## Exercise details:
Using "hardly" as the search string, find the matching lines below and copy them.

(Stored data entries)
**config.mk**
```make
export PLATFORM = sky130hd
export DESIGN_NAME = atp_front
export DESIGN_NICKNAME = d
export VERILOG_FILES = /design/src/rtl/atan2_pade_top_macros.svh /design/src/rtl/atp_pkg.sv /design/src/rtl/atp_front.sv
export SDC_FILE = /design/constraint.sdc
export NUM_CORES = 1
export LEC_CHECK = 0
export ABC_AREA = 1
export BUFFER_PORTS_ARGS = -buffer_cell sky130_fd_sc_hd__buf_2
export CAP_MARGIN = 0
export CELL_PAD_IN_SITES_DETAIL_PLACEMENT = 0
export CELL_PAD_IN_SITES_GLOBAL_PLACEMENT = 1
export CORE_MARGIN = 5
export CORE_UTILIZATION = 30
export DETAILED_ROUTE_END_ITERATION = 10
export PLACE_DENSITY = 0.66
export SLEW_MARGIN = 20
export SYNTH_ARGS = -nofsm -noshare
export SYNTH_HDL_FRONTEND = slang
export SYNTH_SLANG_ARGS = --single-unit
```
**constraint.sdc**
```tcl
create_clock -name vclk -period 10.8
set_input_delay 2.16 -clock vclk [all_inputs]
set_output_delay 2.16 -clock vclk [all_outputs]
set_load 0.03 [all_outputs]
```
**src/rtl/atan2_pade_top_macros.svh**
```systemverilog
// ---------------------------------------------------------------------------
// atan2_pade_top_macros.svh
// Assertion shorthands shared by the atan2 Pade block.
// ---------------------------------------------------------------------------
`ifndef ATAN2_PADE_TOP_MACROS_SVH
`define ATAN2_PADE_TOP_MACROS_SVH

// expr holds at every clock edge outside reset
`define ATP_ASSERT_HOLDS(label, expr, msg) \
  label: assert property (@(posedge clk) disable iff (rst) (expr)) else $error(msg);

// cons holds in the cycle after ante
`define ATP_ASSERT_NEXT(label, ante, cons, msg) \
  label: assert property (@(posedge clk) disable iff (rst) (ante) |=> (cons)) else $error(msg);

`endif

```
**src/rtl/atp_pkg.sv**
```systemverilog
// ---------------------------------------------------------------------------
// atp_pkg
// Types, constants and helper functions for the atan2 Pade block.
// ---------------------------------------------------------------------------
package atp_pkg;

  localparam int DEF_COORD_WIDTH     = 16;
  localparam int DEF_ANGLE_FRAC_BITS = 13;

  localparam int RATIO_FRAC = 18;
  localparam int U_W        = RATIO_FRAC + 1;
  localparam int U2_W       = 2 * U_W;
  localparam int A_W        = 41;
  localparam int SPLIT      = 21;
  localparam int REM_W      = 60;
  localparam int TINY_SCALE = 100000;
  localparam int TINY_W     = 17;

  localparam int MID_DEPTH = 4;
  localparam int OUT_DEPTH = 2;

  localparam logic [63:0]    PI_Q60    = 64'h3243F6A8885A308D;
  localparam logic [A_W-1:0] PADE_C15  = A_W'(15) << 36;

  typedef struct packed {
    logic x_zero;
    logic y_pos;
    logic y_neg;
    logic tiny;
    logic fold;
    logic same;
    logic x_neg;
  } atp_cls_t;

  function automatic logic [31:0] atp_pi_fixed(input int f);
    logic [63:0] t;
    t = (PI_Q60 + (64'd1 << (59 - f))) >> (60 - f);
    return t[31:0];
  endfunction

  function automatic logic [31:0] atp_hpi_fixed(input int f);
    logic [63:0] t;
    t = (PI_Q60 + (64'd1 << (60 - f))) >> (61 - f);
    return t[31:0];
  endfunction

endpackage

```
**src/rtl/atp_front.sv**
```systemverilog
// ---------------------------------------------------------------------------
// atp_front
// Classifies a coordinate pair and picks dividend and divisor of the ratio.
// ---------------------------------------------------------------------------
module atp_front import atp_pkg::*; #(
  parameter int COORD_WIDTH = DEF_COORD_WIDTH
) (
  input  logic signed [COORD_WIDTH-1:0] coord_y,
  input  logic signed [COORD_WIDTH-1:0] coord_x,
  output logic        [COORD_WIDTH-1:0] dvd,
  output logic        [COORD_WIDTH-1:0] dvs,
  output atp_cls_t                      cls
);

  localparam int TW = COORD_WIDTH + TINY_W;

  logic [COORD_WIDTH-1:0] ay;
  logic [COORD_WIDTH-1:0] ax;
  logic [TW-1:0]          ay_scl;
  logic                   same;
  logic                   fold;

  assign ay     = coord_y[COORD_WIDTH-1] ? (~$unsigned(coord_y) + 1'b1) : $unsigned(coord_y);
  assign ax     = coord_x[COORD_WIDTH-1] ? (~$unsigned(coord_x) + 1'b1) : $unsigned(coord_x);
  assign ay_scl = TW'(ay) * TW'(TINY_SCALE);
  assign same   = (coord_y[COORD_WIDTH-1] == coord_x[COORD_WIDTH-1]);
  assign fold   = (same && (ay >= ax)) || (!same && (ay > ax));

  assign dvd = fold ? ax : ay;
  assign dvs = fold ? ay : ax;

  always_comb begin
    cls.x_zero = (coord_x == '0);
    cls.y_neg  = coord_y[COORD_WIDTH-1];
    cls.y_pos  = !coord_y[COORD_WIDTH-1] && (coord_y != '0);
    cls.tiny   = (ay_scl <= TW'(ax));
    cls.fold   = fold;
    cls.same   = same;
    cls.x_neg  = coord_x[COORD_WIDTH-1];
  end

endmodule

```
# [After elaboration in Yosys (flattened, before gate mapping)]
# Cells that the tools add are included.
[totals] reg_bits=0 out_inout_bits=39
[classes] addsub=2 mul=1 order_cmp=3 eq_ne=1 muxes=4 bitwise_logic=2 n_reduce_logical=8
[op_table] op="$mux 16" n=4
[op_table] op="$le 33x16->1" n=1
[op_table] op="$add 16x1->16 const B" n=2
[op_table] op="$not 16->16" n=2
[op_table] op="$mul 16x12->28 const B" n=1
[op_table] op="$ge 16x16->1" n=1
[op_table] op="$gt 16x16->1" n=1
[op_table] op="$logic_not 16->1" n=1
[op_table] op="$reduce_bool 16->1" n=1
[op_table] op="$logic_and 1x1->1" n=3
[op_table] op="$logic_not 1->1" n=2
[op_table] op="$eq 1x1->1" n=1
[op_table] op="$logic_or 1x1->1" n=1

# [Longest topological paths before layout]
# Gate-level depths: netlist (run 1).
[depth] word_depth=7 depth_mapped=33 mapped_depth_nobuf=33

# [Worst setup path before layout (run 1)]
# No wires, ideal clock.
[synth_path] path_type="in2out" startpoint="in coord_y[0]" endpoint="out cls[3] (netlist bit)" arrival_ns=7.702 required_time_ns=8.640 path_slack_ns=0.938 cell_stages=31 n_path_buf=0 path_cell_list="inv_2 > ha_1 > nand2_1 > nor2_2 > nand3_1 > or3_1 > nor3_1 > nor2_1 > xor2_1 > inv_1 > ha_1 > ha_1 > inv_1 > fa_1 > inv_1 > fa_1 > inv_1 > fa_1 > inv_1 > ha_1 > nand2_1 > inv_1 > nand3_1 > nor3_1 > nand4_1 > nand3_1 > nand4_1 > nand2_1 > xor2_1 > nand3_1 > nor2_1"
[synth_rtl] item="start: declaration" line_no="atp_front.sv:8" text="input logic signed [COORD_WIDTH-1:0] coord_y,"
[synth_rtl] item="end: declaration" line_no="atp_front.sv:12" text="output atp_cls_t cls"

==> results of run 1 <==
==> final cells by class <==
class,instances,share of cell area
tap,229,0.0463
multi-input combinational,639,0.761
inverter,196,0.119
timing repair buffer,84,0.0732
==> worst max path at each step <==
stage	startpoint	to	cells after the start	slack, ns
floorplan	coord_y[0]	cls[3]	31	0.94
global placement	coord_y[0]	cls[3]	33	0.57
detailed placement	coord_y[0]	cls[3]	33	0.53
CTS	coord_y[0]	cls[3]	33	0.48
global route	coord_y[0]	cls[3]	32	0.002
finish	coord_y[0]	cls[3]	33	0.61
==> logic make-up (layout without fill, tap and decap cells) <==
family / after synthesis / count (layout)
simple gates: 349 / 349
buf+inv: 212 / 280
fa+ha+maj: 168 / 168
compound gates: 83 / 83
xor+xnor: 39 / 39
==> critical path: cells and delay by family <==
family / cells / cell delay (ns)
adders and majority gates: 7 / 2.65
buffers and inverters: 9 / 0.83
xor gates and xnor gates: 2 / 0.37
and+or+nand+nor: 15 / 2.00
==> cell usage after synthesis, drive strengths merged <==
cell type	count
a211oi	1
a21boi	1
a21o	3
a21oi	45
buf	14
clkbuf	2
fa	42
ha	126
inv	196
nand2	190
nand3	73
nand3b	4
nand4	10
nor2	55
nor3	10
nor4	3
o211ai	1
o21a	1
o21ai	27
o21bai	3
o31ai	1
or2	2
or3	2
xnor2	10
xor2	29
==> cell usage in the layout (no fill, tap or decap), drive strengths merged, types with 2 or more instances in the layout <==
cell / n
nand3b: 4
a21oi: 45
nor4: 3
fa: 42
o21ai: 27
o21bai: 3
or3: 2
a21o: 3
nor2: 55
nand2: 190
xor2: 29
nand4: 10
nand3: 73
buf: 84
xnor2: 10
inv: 196
or2: 2
nor3: 10
ha: 126
==> report_power, final <==
| group | internal (uW) | switching, uW | total, uW |
|---|---|---|---|
| logic | 661 | 1160 | 1820 |
| clock network | 0 | 0 | 0 |
| registers | 0 | 0 | 0 |
| total | 661 | 1160 | 1820 |
==> timing repair <==
item | 4_1_cts | 5_1_grt
setup endpoints to repair | 0 | 1
setup buffers | 0 | 0
resized for setup | 0 | 1
==> metal layers <==
layer	wire length, um	track usage
met1	7880	0.209
met2	7100	0.248
met3	398	0.00872
met4	99	0.00793
met5	0	0
==> through the flow <==
stage / utilization / cell area, um2 / worst slack (ns) / hold slack, ns / std cells
5_1_grt: 0.343 / 6180 / 0.00176 / 4.69 / 1148
3_3_place_gp: 0.343 / 6180 / 0.568 / 4.66 / 1148
4_1_cts: 0.343 / 6180 / 0.478 / 4.66 / 1148
6_report: 0.343 / 6180 / 0.614 / 4.66 / 1148
2_1_floorplan: - / 5530 / 0.938 / 4.44 / 851
3_5_place_dp: 0.343 / 6180 / 0.528 / 4.66 / 1148
==> results.py, run 1 <==
metrics = {
    "logic_synthesis": {
        "syn_inst": 851,
        "seq_area_frac_synth": 0,
        "ys_top_cells_by_area": "ha_1, fa_1, inv_1, nand2_1, nand3_1",
        "synth-xor-area-share": 0.0618,
        "synthAdderAreaFrac": 0.437,
        "synth.area.mux_share": 0,
        "synth_top_cell_area_share": 0.285,
        "synth_top_family_by_area": "adder cells",
        "post-synth-top-area-cell": "ha_1",
        "synth_area_mm2": 0.00553,
        "yosysUniqueCellTypes": 31,
        "yosys_warnings": 0,
        "synth_compound_area_frac": 0.0801,
        "synth_simple_gate_area_share": 0.270,
        "syn-num-nets": 1051,
        "syn_area_per_cell_um2": 6.49,
    },
    "sta": {
        "setup_tns_ns": 0,
        "report.final.hold_viol_count": 0,
        "rsz0062_at_grt": "no",
        "drv_slew": 0,
        "fin_crit_sh": 0.943,
        "relSlewSlack": 0.557,
        "clock.fmax_ghz": 0.0982,
        "period_needed_ns": 10.19,
        "finalSetupViolCount": 0,
        "worstMarginPinSlew_ns": 0.658,
    },
    "hold_path": {
        "whs_path_depth": 3,
        "hp-class": "primary input to output port",
        "hold_start": "coord_x[14]",
        "holdPathEnd": "cls[6]",
    },
    "critical_path": {
        "slowest_stage": "fa_1",
        "cp-end-kind": "output port",
        "critical_path.max_stage_delay_ns": 0.53,
        "worst-path-max-fanout": 8,
        "path_class": "primary input to output port",
        "startpoint_type": "primary input",
        "required_ns": 8.64,
        "critical_path.most_common_cell": "inv_1",
        "worstPathArrival_ns": 8.03,
    },
    "global_route": {
        "grt-ovfl-total": 0,
        "grt_max_degree": 34,
        "grt_pass1_wl_mm": 26.3,
        "grt_pass1_vias": 5269,
        "track_usage": 0.144,
        "antenna_found_initial": 0,
    },
    "cts": {
        "holdBufCountCts": 0,
    },
    "routing": {
        "drt-wirelength-per-cell_um": 13.5,
        "drtPass1Iterations": 6,
        "totalWireLength_mm": 15.5,
        "drtIter0Drc": 222,
        "ant_nets": 0,
        "vias": 5192,
        "drc_errors": 0,
        "vias_per_cell": 4.52,
    },
    "die": {
        "ios": 71,
        "die_y_um": 146,
        "dieArea_mm2": 0.0212,
        "start_util": 0.307,
        "row_count": 49,
        "core_mm2": 0.0180,
        "die_w_um": 146,
    },
    "power": {
        "p_leak_uw": 0.00373,
        "pwr_density_cell_mw_per_mm2": 295,
        "finalPower_uw": 1820,
        "peakVddDrop_mv": 0.147,
    },
    "final_layout": {
        "seq_cells": 0,
        "seq_area_um2": 0,
        "drive_above_1_share": 0.110,
        "nClkBuffers": 0,
        "multi_input_area_mm2": 0.00471,
        "nFillCells": 2019,
        "area_growth_syn_to_layout_pct": 11.9,
        "layout.nets": 1121,
        "n_antenna_cell": 0,
    },
    "placed_design": {
        "dp_hpwl_mm": 14.0,
        "portBuffers": 71,
        "place_congestion": 0.821,
    },
    "status": {
        "status": "finished clean",
    },
    "run": {
        "drv_cap": 0,
    },
}
Note: power is estimated with default switching activity, not from simulation.
==> inputs of run 2 (changes only) <==
--- a/config.mk
+++ b/config.mk
@@ -14,6 +14,7 @@
 export CORE_UTILIZATION = 30
 export DETAILED_ROUTE_END_ITERATION = 10
 export PLACE_DENSITY = 0.66
+export RECOVER_POWER = 25
 export SLEW_MARGIN = 20
 export SYNTH_ARGS = -nofsm -noshare
 export SYNTH_HDL_FRONTEND = slang
==> run 2 against run 1 <==
  * Wire length hardly changed
  * Core utilization is 0.076 points lower
  * Largest cell class unchanged
  * Worst hold slack better by 0.036 ns
  * Fmax hardly changed
==> results.py, run 2 (synthesized netlist as in run 1, its figures left out) <==
metrics = {
    "status": {
        "status": "finished clean",
    },
    "routing": {
        "vias_per_cell": 4.52,
        "drt-wirelength-per-cell_um": 13.5,
        "vias": 5193,
        "totalWireLength_mm": 15.5,
        "drc_errors": 0,
        "ant_nets": 0,
        "drtPass1Iterations": 6,
        "drtIter0Drc": 230,
    },
    "global_route": {
        "grt-ovfl-total": 0,
        "grt_pass1_wl_mm": 26.3,
        "antenna_found_initial": 0,
        "track_usage": 0.144,
        "grt_max_degree": 34,
        "grt_pass1_vias": 5269,
    },
    "final_layout": {
        "seq_area_um2": 0,
        "nFillCells": 2025,
        "layout.nets": 1121,
        "stdcell_count": 1148,
        "multi_input_area_mm2": 0.00470,
        "n_antenna_cell": 0,
        "seq_cells": 0,
        "drive_above_1_share": 0.102,
        "nClkBuffers": 0,
        "final_common_cell": "inv_1",
        "area_growth_syn_to_layout_pct": 11.7,
        "mostFrequentLayoutCells": "inv_1, nand2_1, ha_1",
    },
    "sta": {
        "relSlewSlack": 0.198,
        "fin_crit_sh": 0.943,
        "setup_tns_ns": 0,
        "hold_ws_ns": 4.69,
        "timing.final.ws_setup_ns": 0.614,
        "drv_slew": 0,
        "clock.fmax_ghz": 0.0982,
        "report.final.hold_viol_count": 0,
        "finalSetupViolCount": 0,
        "rsz0062_at_grt": "no",
        "period_needed_ns": 10.19,
        "worstMarginPinSlew_ns": 1.20,
    },
    "critical_path": {
        "worstPathArrival_ns": 8.03,
        "required_ns": 8.64,
        "critical_path.max_stage_delay_ns": 0.53,
        "cp.buffers_inverters": 9,
        "cp-end-kind": "output port",
        "path_class": "primary input to output port",
        "startpoint_type": "primary input",
        "worst-path-max-fanout": 8,
        "cp-startpoint": "coord_y[0]",
        "cpLargestDelayFamily": "adder cells",
        "critical_path.most_common_cell": "inv_1",
        "slowest_stage": "fa_1",
    },
    "placed_design": {
        "place_inst": 1148,
        "dp_hpwl_mm": 14.0,
        "dpl_worst_slack_ns": 0.528,
        "portBuffers": 71,
        "place_congestion": 0.821,
    },
    "hold_path": {
        "hold_start": "coord_x[14]",
        "hp-class": "primary input to output port",
    },
    "run": {
        "drv_cap": 0,
    },
    "die": {
        "dieArea_mm2": 0.0212,
        "row_count": 49,
        "die_w_um": 146,
        "ios": 71,
        "start_util": 0.307,
        "core_mm2": 0.0180,
        "die_y_um": 146,
    },
    "cts": {
        "holdBufCountCts": 0,
    },
    "power": {
        "p_leak_uw": 0.00371,
        "pwr_density_cell_mw_per_mm2": 296,
        "peakVddDrop_mv": 0.147,
    },
}
==> run 2: final timing paths <==
kind	end	slack (ns)	cells after the start
worst max-delay path	cls[3]	0.61	33
worst min-delay path	cls[6]	4.69	3
==> run 2: routing by layer <==
layer	GRT usage	routed length, um	vias to the layer above
li1	-	-	2819
met2	0.248	7110	63
met3	0.00872	430	6
met1	0.209	7860	2305
met5	0	0	-
met4	0.00793	99	0
==> run 2: worst min-delay path, cell delays in order <==
cell and delay (ns):
buf_2 0.11, nor3_1 0.05, clkbuf_1 0.20
==> run 2: timing repair <==
item	4_1_cts	5_1_grt
gates resized for setup	0	1
endpoints found under the setup margin	0	1
setup buffers	0	0
==> run 2: layout make-up <==
class,count,area share
Multi-Input combinational cell,639,0.762
Tap cell,229,0.0464
Timing Repair Buffer,84,0.0724
Inverter,196,0.119
==> run 2: stage by stage <==
stage	area, um2	total power (uW)	utilization
finish	6170	1820	0.342
CTS	6180	1850	0.343
global placement	6180	1860	0.343
detailed placement	6180	1830	0.343
floorplan	5530	1400	-
global route	6170	2130	0.342
==> run 2: power by group <==
part	total (uW)	leakage, uW	internal [uW]	switching, uW
registers	0	0	0	0
logic	1820	0.00371	662	1160
clock network	0	0	0	0
total	1820	0.00371	662	1160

## Reply to the task:
  * Wire length hardly changed
  * Fmax hardly changed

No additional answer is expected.